For the POP instruction, the implementation is very simple. I only need to reduce the stack top pointer, but I generally want to be able to print the stack value on the push.

I omitted the code to implement other instructions and the swtich statement, and only listed the implementation of the POP instruction:


//Remember # include <Stdio. H> !
 
case POP: {
  int val_popped = stack[sp--];
  printf("popped %dn", val_popped);
  break;
}

Now the POP command works! All we did was put the top of the stack into the variable val_popped, and then the top pointer goes down one. If we first subtract one from the top of the stack, we'll get some invalid values, because sp might be 0, so we might assign the stack[-1] to val_popped, which is usually a bad idea.

Finally, the ADD directive. This instruction may cost you some brain cells, which is why we need braces {} to implement the case statement scope.


case ADD: {
  //First, we push the stack and store the value in a
  int a = stack[sp--];
 
  //And then we push the stack, and we store the values in b
 
  //Then add the two variables and push the result on the stack
  int result = a + b;
  sp++; //Add 1 ** to the top of the stack before assignment **
  stack[sp] = result; //Set the top value of the stack
 
  //Done!
  break;
}

register

Registers are an optional part of a virtual machine and are easy to implement. We mentioned earlier that we might need six registers: A, B, C, D, E, and F. As with instruction sets, we implement them with an enumeration.


typedef enum {
  A, B, C, D, E, F,
  NUM_OF_REGISTERS
} Registers;

Tip: enumeration NUM_OF_REGISTERS finally placed a number. This number gets the number of registers, even if you add other registers. Now we need an array to hold values for registers:


int registers[NUM_OF_REGISTERS];

Next you can read the value in the register:


printf("%dn", registers[A]); //Print the value of register A

The revision

I didn't put much thought into the register, but you should be able to write out some instructions for manipulating the register. For example, if you want to do any branch jump, you can do it by storing instruction Pointers and/or stack top Pointers in registers, or by implementing branch instructions.
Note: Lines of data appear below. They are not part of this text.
File: src/rtl/lock_eval_pkg.sv
// Shared types and default sizing for the locked-multiplier
// corruption monitor.
package lock_eval_pkg;

  typedef enum logic [1:0] {
    IDLE,
    RUN,
    DRAIN,
    DONE
  } state_e;

  localparam int DEF_WIDTH       = 8;
  localparam int DEF_KEY_W       = 32;
  localparam int DEF_CNT_W       = 32;
  localparam int DEF_NUM_VECTORS = 10001;

  function automatic int pop_w(input int width);
    return $clog2(2 * width + 1);
  endfunction

  localparam int POP_W = pop_w(DEF_WIDTH);

endpackage

File: src/rtl/hamming_popcount.sv
// Combinational population count of a 2*WIDTH-bit vector.
// Output is wide enough to hold the all-ones count.
module hamming_popcount
  import lock_eval_pkg::*;
#(
  parameter int WIDTH = DEF_WIDTH
) (
  input  logic [2*WIDTH-1:0]      i_vec,
  output logic [pop_w(WIDTH)-1:0] o_count
);

  localparam int PW = pop_w(WIDTH);

  always_comb begin
    o_count = '0;
    for (int k = 0; k < 2 * WIDTH; k++) begin
      o_count = o_count + PW'(i_vec[k]);
    end
  end

endmodule

File: src/rtl/lock_corruption_monitor.sv
// Counts vectors, mismatching vectors and flipped result bits
// of a locked multiplier over one run of NUM_VECTORS accepts.
module lock_corruption_monitor
  import lock_eval_pkg::*;
#(
  parameter int WIDTH       = DEF_WIDTH,
  parameter int NUM_VECTORS = DEF_NUM_VECTORS,
  parameter int CNT_W       = DEF_CNT_W,
  parameter int KEY_W       = DEF_KEY_W
) (
  input  logic               clk,
  input  logic               rst,
  input  logic               start_i,
  input  logic [KEY_W-1:0]   key_i,
  input  logic               valid_i,
  input  logic [WIDTH-1:0]   operand1_i,
  input  logic [WIDTH-1:0]   operand2_i,
  input  logic [2*WIDTH-1:0] result_i,
  output logic               busy_o,
  output logic               done_o,
  output logic [KEY_W-1:0]   key_o,
  output logic [CNT_W-1:0]   vec_count_o,
  output logic [CNT_W-1:0]   mismatch_count_o,
  output logic [CNT_W-1:0]   bitflip_count_o
);

  localparam int RW = 2 * WIDTH;
  localparam int PW = pop_w(WIDTH);
  localparam int AW = $clog2(NUM_VECTORS + 1);
  localparam int SW = ((CNT_W > PW) ? CNT_W : PW) + 1;
  localparam logic [CNT_W-1:0] CMAX = '1;

  state_e r_state;
  state_e w_next;

  logic [AW-1:0] r_acc;
  logic          w_start;
  logic          w_accept;
  logic          w_last;

  logic             r_s1_v;
  logic [WIDTH-1:0] r_s1_op1;
  logic [WIDTH-1:0] r_s1_op2;
  logic [RW-1:0]    r_s1_res;
  logic             r_s2_v;
  logic [RW-1:0]    r_s2_gold;
  logic [RW-1:0]    r_s2_res;
  logic             r_s3_v;
  logic             r_s3_nz;
  logic [PW-1:0]    r_s3_pop;

  logic [RW-1:0]    w_diff;
  logic [PW-1:0]    w_pop;
  logic [SW-1:0]    w_bf_sum;
  logic [CNT_W-1:0] w_bf_next;

  assign w_start  = start_i && (r_state == IDLE || r_state == DONE);
  assign w_accept = valid_i && (r_state == RUN);
  assign w_last   = w_accept && (r_acc == AW'(NUM_VECTORS - 1));

  always_ff @(posedge clk) begin
    if (rst) r_state <= IDLE;
    else     r_state <= w_next;
  end

  always_comb begin
    w_next = r_state;
    unique case (r_state)
      IDLE, DONE: if (w_start) w_next = RUN;
      RUN:        if (w_last) w_next = DRAIN;
      DRAIN:      if (!(r_s1_v || r_s2_v || r_s3_v)) w_next = DONE;
      default:    w_next = IDLE;
    endcase
  end

  always_ff @(posedge clk) begin
    if (rst) begin
      r_acc <= '0;
      key_o <= '0;
    end else if (w_start) begin
      r_acc <= '0;
      key_o <= key_i;
    end else if (w_accept) begin
      r_acc <= r_acc + AW'(1);
    end
  end

  // Fixed-latency pipeline: capture, golden multiply, compare.
  always_ff @(posedge clk) begin
    if (rst) begin
      r_s1_v    <= 1'b0;
      r_s1_op1  <= '0;
      r_s1_op2  <= '0;
      r_s1_res  <= '0;
      r_s2_v    <= 1'b0;
      r_s2_gold <= '0;
      r_s2_res  <= '0;
      r_s3_v    <= 1'b0;
      r_s3_nz   <= 1'b0;
      r_s3_pop  <= '0;
    end else begin
      r_s1_v    <= w_accept;
      r_s1_op1  <= operand1_i;
      r_s1_op2  <= operand2_i;
      r_s1_res  <= result_i;
      r_s2_v    <= r_s1_v;
      r_s2_gold <= RW'(r_s1_op1) * RW'(r_s1_op2);
      r_s2_res  <= r_s1_res;
      r_s3_v    <= r_s2_v;
      r_s3_nz   <= |w_diff;
      r_s3_pop  <= w_pop;
    end
  end

  assign w_diff = r_s2_res ^ r_s2_gold;

  hamming_popcount #(
    .WIDTH(WIDTH)
  ) u_pop (
    .i_vec  (w_diff),
    .o_count(w_pop)
  );

  assign w_bf_sum  = SW'(bitflip_count_o) + SW'(r_s3_pop);
  assign w_bf_next = (w_bf_sum > SW'(CMAX)) ? CMAX
                                            : w_bf_sum[CNT_W-1:0];

  always_ff @(posedge clk) begin
    if (rst || w_start) begin
      vec_count_o      <= '0;
      mismatch_count_o <= '0;
      bitflip_count_o  <= '0;
    end else if (r_s3_v) begin
      if (vec_count_o != CMAX)
        vec_count_o <= vec_count_o + CNT_W'(1);
      if (r_s3_nz && mismatch_count_o != CMAX)
        mismatch_count_o <= mismatch_count_o + CNT_W'(1);
      bitflip_count_o <= w_bf_next;
    end
  end

  assign busy_o = (r_state == RUN) || (r_state == DRAIN);
  assign done_o = (r_state == DONE);

endmodule

File: config.mk
export PLATFORM = sky130hd
export DESIGN_NAME = lock_corruption_monitor
export DESIGN_NICKNAME = d
export VERILOG_FILES = /design/src/rtl/lock_eval_pkg.sv /design/src/rtl/hamming_popcount.sv /design/src/rtl/lock_corruption_monitor.sv
export SDC_FILE = /design/constraint.sdc
export NUM_CORES = 1
export LEC_CHECK = 0
export CORE_UTILIZATION = 50
export DETAILED_ROUTE_END_ITERATION = 10
export PLACE_DENSITY = 0.84
export SYNTH_ARGS = -nofsm -noshare
export SYNTH_HDL_FRONTEND = slang
export SYNTH_HIERARCHICAL = 1
export SYNTH_SLANG_ARGS = --single-unit
File: constraint.sdc
create_clock -name clk -period 5.2 [get_ports clk]
set_input_delay 0.52 -clock clk [delete_from_list [all_inputs] [get_ports clk]]
set_output_delay 0.52 -clock clk [all_outputs]
set_load 0.03 [all_outputs]
---- Yosys cells after proc, flatten, opt, wreduce, memory -nomap -nowiden ----
Index checks and enable logic that the tools add are counted.
storage, ports and cells
  register bits after elaboration ......... 217
  input port bits ......................... 68
  output and inout bits ................... 130
  logic and storage cells ................. 68
operators by class
  add/sub/neg operators ................... 19
  multiply operators ...................... 1
  order comparisons ....................... 1
  eq/ne operators ......................... 9
  muxes and demuxes ....................... 5
  bitwise gates (word level) .............. 1
  reduce and logical (&&, ||, !) cells .... 16
operators with widths
  operator               count
  $add 5x1->5            14
  $add 32x1->32 const B  2
  $ne 32x32->1 const B   2
  $add 32x5->33          1
  $gt 33x32->1 const B   1
  $mux 32                1
  $mul 8x8->16           1
  $reduce_or 16->1       1
  $xor 16x16->16         1
  $add 14x1->14 const B  1
  $eq 14x14->1 const B   1
  $mux 2                 3
  $ne 2x2->1 const B     3
  $pmux 2 s3             1
  $logic_or 1x1->1       5
  $eq 2x2->1 const B     2
  $logic_and 1x1->1      4
  $reduce_and 2->1       2
  $reduce_or 2->1        2
  $reduce_and 3->1       1
  $add 1x1->2            1
  $eq 2x1->1 const B     1
  $logic_not 2->1        1

---- Logic depth before layout (Yosys ltp) ----
  word-level depth ........................ 16
  mapped depth ............................ 16
  gate-level depth less buffers ........... 16

---- Modules after synthesis ----
Netlist, hierarchy kept.
modules (own cells, without submodules)
  module                   instances  cells an instance  area each (um^2)  sequential area each (um^2)
  lock_corruption_monitor  1          1217               10854.2           4344.2
  hamming_popcount         1          47                 407.9             0.0

---- Worst setup path before layout ----
OpenSTA, ideal clock, no wires.
  path type ............................... register -> register
  start point ............................. register r_s1_op2[7]
  end point ............................... register r_s2_gold[15]
  data arrival time ....................... 4402 ps
  path slack .............................. 671 ps
  stages on the path, launching flop included .. 15
  path buffers ............................ 0
  path through ............................ dfxtp_1 > nand2_1 > fa_1 > fa_1 > inv_1 > fa_1 > inv_1 > fa_1 > inv_1 > ha_1 > o2111ai_1 > nand3_1 > o41ai_1 > mux2_2 > or3_1
on the way
  word-level cells in the longest chain between the ends .. 1
RTL lines
  element                 line                            RTL
  start, declared         lock_corruption_monitor.sv:43   logic [WIDTH-1:0] r_s1_op2;
  start signal, assigned  lock_corruption_monitor.sv:104  r_s1_op2 <= operand2_i;
  $mul 8x8->16            lock_corruption_monitor.sv:107  r_s2_gold <= RW'(r_s1_op1) * RW'(r_s1_op2);
  end signal, assigned    lock_corruption_monitor.sv:107
  end, declared           lock_corruption_monitor.sv:46   logic [RW-1:0] r_s2_gold;
Every way passes these cells.
A chain may end at the register's enable or synchronous reset.

---- Worst setup path in the final report ----
Same ends and word-level chain as after synthesis.

==> run_results.csv <==
group,metric,value,unit
run_status,outcome,"finished with violations",
run_status,violations,"design-rule violations",
cells_and_area,fin_nets,1619,
power,pwr-share-clk,0.391,
grt,grt_pass1_vias,9136,
clock_tree,cts_made_buffers,24,
synthesis,ys_ff_latch,217,
route,postRouteAntennaNets,0,
cells_and_area,drive_gt1_frac,0.04908,
worst_setup_path,cp.arrival,5.23,ns
worst_setup_path,slowest_delay,0.55,ns
floorplanning,die_area,23130,um2
worst_setup_path,critPathRequiredTime,5.59,ns
clock_tree,cts-htree-levels,1,
synthesis,synthCells,1264,
synthesis,async_reset_ff_frac,0,
cells_and_area,num_antenna_cells,0,
sta,maxSlewHeadroom,0.1623,
power,ir_drop,0.2652,mV
worst_setup_path,crit_type,"reg -> reg",
route,drc,34,
sta,max_freq,206.8,MHz
clock_tree,post_cts_buffers,0,
placement,portBuffers,197,
clock_tree,cts_hold_buf,0,
power,p_int,3328,uW
placement,place_ws,0.3585,ns
grt,grtUsageTotal,0.2213,
worst_setup_path,worstSetupStartpointType,"flop",
synthesis,synth_cell_types,59,
power,power_frac_seq,0.391,
power,sw_frac_of_total,0.2882,
worst_setup_path,crit_top_cell,"fa_1",
sta,tightest_slew,1.257,ns
grt,antenna_found_initial,0,
clock_tree,clk_latency,0.52,ns
floorplanning,core_area,21960,um2
cells_and_area,fin_area,14320,um2
placement,gp_congestion,0.9010,
power,p_sw,1347,uW
power,power_density,326.5,nW/um2
clock_tree,clk_transition_reported_paths,0.06,ns
synthesis,syn-num-nets,1433,
worst_hold_path,min_path_type,"in -> reg",
floorplanning,start_util,0.5129,
grt,grt_max_degree,76,
route,vias,9298,
grt,grt_pass1_wl,43.24,mm
clock_tree,clockBufferDepth,3,
worst_setup_path,critPathBufInv,3,
power,p_leak,0.005741,uW
route,wl_per_cell,14.60,um
synthesis,synth-edff-count,0,
cells_and_area,num-fill-cells,1757,
cells_and_area,area_growth,27.14,%
placement,place_area,13460,um2
clock_tree,cts_tree,"built",
synthesis,ys.flop_type,"dfxtp_1",
worst_setup_path,crit_family,"adder cells",
sta,clock_skew,0.01743,ns
grt,grt_remaining_overflow,0,
sta,hold_viol,0,
sta,fin_crit_sh,0.9300,
sta,drv_slew,0,
floorplanning,ios,198,
synthesis,synth_area,11260,um2
clock_tree,root_buffer,"clkbuf_16",
synthesis,yosysSeqAreaShare,0.3857,
worst_setup_path,critPathMaxFanout,8,
power,combPwrFrac,0.218,
sta,min_period,4.836,ns
worst_setup_path,crit_chain,"nand2_1, fa_1, fa_1, inv_1, fa_1, inv_1, fa_1, inv_1, ha_1, o2111ai_1, nand3_1, o41ai_1, mux2_2, or3_1",
worst_setup_path,cp-end-kind,"flop",
floorplanning,die_h,152.1,um
route,firstDrtPassIters,8,
sta,rsz0062_at_grt,"false",
sta,setup_viol,0,
flow_run,cap_viol_max_count,0,
clock_tree,post_cts_resized,0,
sta,tns,0,ns
clock_tree,cts_sinks,217,
floorplanning,fp-row-count,54,
sta,worst_hold_slack,0.4202,ns
route,viasPerCell,5.322,
synthesis,avgSynthCellArea,8.910,um2
floorplanning,die_width,152.1,um
sta,setup_ws,0.3638,ns
worst_setup_path,slowest_stage,"fa_1",
route,drt-initial-drc-count,488,
route,finalWirelength,25.51,mm
placement,place_hpwl,18.32,mm
synthesis,yosys_warnings,6,
-- routing by layer --
layer  track usage  routed length [um]  vias up
met3       0.04107                1378       44
met2        0.3902               12410      252
met5             0                   0        -
li1              -                   -     4642
met4       0.05928                 494        0
met1        0.2770               11230     4360
-- cell type report --
type	instances	area (um2)	area share
flip-flops and latches	217	4344	0.3034
inverters	92	345.3	0.02412
well taps	280	350.3	0.02447
clock inverters	13	209.0	0.01459
multi-input cells	913	6410	0.4477
clock buffers	30	653.1	0.04561
repair buffers	202	2007	0.1402
-- through the flow --
| stage | utilization | power, uW | std cells |
|---|---|---|---|
| after detailed placement | 0.6128 | 2896 | 1704 |
| after global routing | 0.6521 | 4928 | 1747 |
| final | 0.6521 | 4676 | 1747 |
| after CTS | 0.6521 | 4727 | 1747 |
| after global placement | 0.6128 | 2858 | 1704 |
| after floorplan | - | 2573 | 1264 |
-- cell families after synthesis --
group | count (synthesis) | synth area share
adders and majority gates | 101 | 0.1435
muxes | 3 | 0.002999
xor gates and xnor gates | 92 | 0.07155
AOI/OAI and AO/OA | 167 | 0.09488
buffers and inverters | 134 | 0.04533
DFF | 217 | 0.3857
and+or+nand+nor | 550 | 0.2560
-- power by group through the flow --
stage / clock network, uW / logic [uW] / registers [uW]
2_1_floorplan: 0 / 623 / 1950
3_3_place_gp: 0 / 1000 / 1860
3_5_place_dp: 0 / 1030 / 1860
4_1_cts: 1860 / 1030 / 1830
5_1_grt: 1940 / 1150 / 1840
6_report: 1830 / 1020 / 1830
-- cell usage in the layout (no fill, tap or decap), drive strengths merged, types with 9 or more instances in the layout --
cell | Yosys | final
xor2 | 72 | 72
nor4 | 13 | 13
or3 | 16 | 16
xnor2 | 20 | 20
a31oi | 9 | 9
nand4 | 34 | 34
ha | 54 | 54
and3 | 34 | 34
nor2b | 64 | 64
nor2 | 102 | 102
a41oi | 9 | 9
nor3 | 28 | 28
fa | 47 | 47
nand3 | 47 | 47
and4 | 12 | 12
a21oi | 67 | 67
clkbuf | 37 | 30
o21ai | 37 | 37
clkdlybuf4s50 | 0 | 196
dfxtp | 217 | 217
nand2 | 124 | 124
inv | 92 | 92
and2 | 61 | 61
-- Yosys cell counts, types with 3 or more instances --
cell type | instances | area [um2]
a211oi_1 | 5 | 37.54
a21o_1 | 5 | 37.54
a21oi_1 | 66 | 330.3
a311oi_1 | 5 | 43.79
a311oi_2 | 3 | 45.04
a31oi_1 | 9 | 56.30
a41oi_1 | 9 | 78.83
and2_1 | 61 | 381.6
and3_1 | 33 | 206.5
and4_1 | 12 | 105.1
buf_1 | 4 | 15.01
clkbuf_1 | 37 | 138.9
dfxtp_1 | 217 | 4344
fa_1 | 47 | 940.9
ha_1 | 54 | 675.7
inv_1 | 92 | 345.3
mux2_2 | 3 | 33.78
nand2_1 | 124 | 465.5
nand2b_1 | 3 | 18.77
nand3_1 | 45 | 225.2
nand4_1 | 34 | 212.7
nor2_1 | 102 | 382.9
nor2b_1 | 64 | 400.4
nor3_1 | 25 | 125.1
nor3_2 | 3 | 30.03
nor4_1 | 11 | 68.82
o21a_1 | 3 | 22.52
o21ai_0 | 36 | 180.2
o22ai_1 | 3 | 18.77
o41ai_1 | 3 | 26.28
or2_2 | 4 | 25.02
or3_1 | 16 | 100.1
xnor2_1 | 20 | 175.2
xor2_1 | 72 | 630.6
-- registers in the layout (all words and copies together), names as in the netlist --
signal / flops
bitflip_count_o: 32
key_o: 32
mismatch_count_o: 32
r_acc: 14
r_s1_op1: 8
r_s1_op2: 8
r_s1_res: 16
r_s1_v: 1
r_s2_gold: 16
r_s2_res: 16
r_s2_v: 1
r_s3_nz: 1
r_s3_pop: 5
r_s3_v: 1
r_state: 2
vec_count_o: 32
-- path summary, 6_finish.rpt --
check | start | end | slack, ns | depth (start not counted)
min | rst | r_s2_gold[4]$_SDFF_PP0_ | 0.42 | 2
max | r_s1_op2[7]$_SDFF_PP0_ | r_s2_gold[15]$_SDFF_PP0_ | 0.36 | 14
max reg2reg | r_s1_op2[7]$_SDFF_PP0_ | r_s2_gold[15]$_SDFF_PP0_ | 0.36 | 14
min reg2reg | r_s1_res[8]$_SDFF_PP0_ | r_s2_res[8]$_SDFF_PP0_ | 0.44 | 1
Power figures use the tool's default switching activity.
The former is relatively quick and simple to implement. We can do this by adding registers representing IP and SP:


typedef enum {
  A, B, C, D, E, F, PC, SP,
  NUM_OF_REGISTERS
} Registers;

Now we need the implementation code to use the instruction pointer and the top pointer. A simple way to do this is to delete the sp and IP variables defined above and implement them using macro definitions:


#define sp (registers[SP])
#define ip (registers[IP])

Translator's note: this should be consistent with Registers enumeration, IP should be changed to the PC

This is a nice change, you don't have to rewrite a lot of code, and it works just fine.